BEGIN

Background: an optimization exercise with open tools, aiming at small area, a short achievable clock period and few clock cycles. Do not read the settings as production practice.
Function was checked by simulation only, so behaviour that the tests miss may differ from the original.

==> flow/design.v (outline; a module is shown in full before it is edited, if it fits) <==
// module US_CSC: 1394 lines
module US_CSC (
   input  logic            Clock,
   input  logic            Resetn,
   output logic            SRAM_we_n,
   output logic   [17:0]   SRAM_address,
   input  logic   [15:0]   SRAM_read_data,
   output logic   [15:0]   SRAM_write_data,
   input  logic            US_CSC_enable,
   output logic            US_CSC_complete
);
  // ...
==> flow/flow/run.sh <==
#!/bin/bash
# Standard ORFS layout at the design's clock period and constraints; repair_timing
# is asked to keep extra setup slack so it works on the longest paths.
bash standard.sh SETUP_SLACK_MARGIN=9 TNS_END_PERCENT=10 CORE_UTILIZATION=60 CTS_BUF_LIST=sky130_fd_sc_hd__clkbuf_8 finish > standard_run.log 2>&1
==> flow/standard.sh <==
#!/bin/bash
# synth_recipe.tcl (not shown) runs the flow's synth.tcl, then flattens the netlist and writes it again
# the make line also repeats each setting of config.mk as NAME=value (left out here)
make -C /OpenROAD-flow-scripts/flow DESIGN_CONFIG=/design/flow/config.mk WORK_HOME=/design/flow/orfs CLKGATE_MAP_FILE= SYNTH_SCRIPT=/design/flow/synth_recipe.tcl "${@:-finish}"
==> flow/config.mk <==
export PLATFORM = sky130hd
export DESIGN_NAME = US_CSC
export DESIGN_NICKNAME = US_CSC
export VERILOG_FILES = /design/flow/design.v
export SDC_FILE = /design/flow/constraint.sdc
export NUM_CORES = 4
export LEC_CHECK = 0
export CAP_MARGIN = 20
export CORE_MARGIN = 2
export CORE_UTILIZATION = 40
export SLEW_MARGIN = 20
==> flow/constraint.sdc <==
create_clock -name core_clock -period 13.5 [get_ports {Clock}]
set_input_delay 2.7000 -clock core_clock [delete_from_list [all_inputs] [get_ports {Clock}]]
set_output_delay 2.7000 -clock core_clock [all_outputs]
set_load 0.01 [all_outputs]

END

In the entries, find the line containing "export VERILOG_FILES = /design/flow/design.v" and output it and all remaining lines exactly.

export VERILOG_FILES = /design/flow/design.v
export SDC_FILE = /design/flow/constraint.sdc
export NUM_CORES = 4
export LEC_CHECK = 0
export CAP_MARGIN = 20
export CORE_MARGIN = 2
export CORE_UTILIZATION = 40
export SLEW_MARGIN = 20
==> flow/constraint.sdc <==
create_clock -name core_clock -period 13.5 [get_ports {Clock}]
set_input_delay 2.7000 -clock core_clock [delete_from_list [all_inputs] [get_ports {Clock}]]
set_output_delay 2.7000 -clock core_clock [all_outputs]
set_load 0.01 [all_outputs]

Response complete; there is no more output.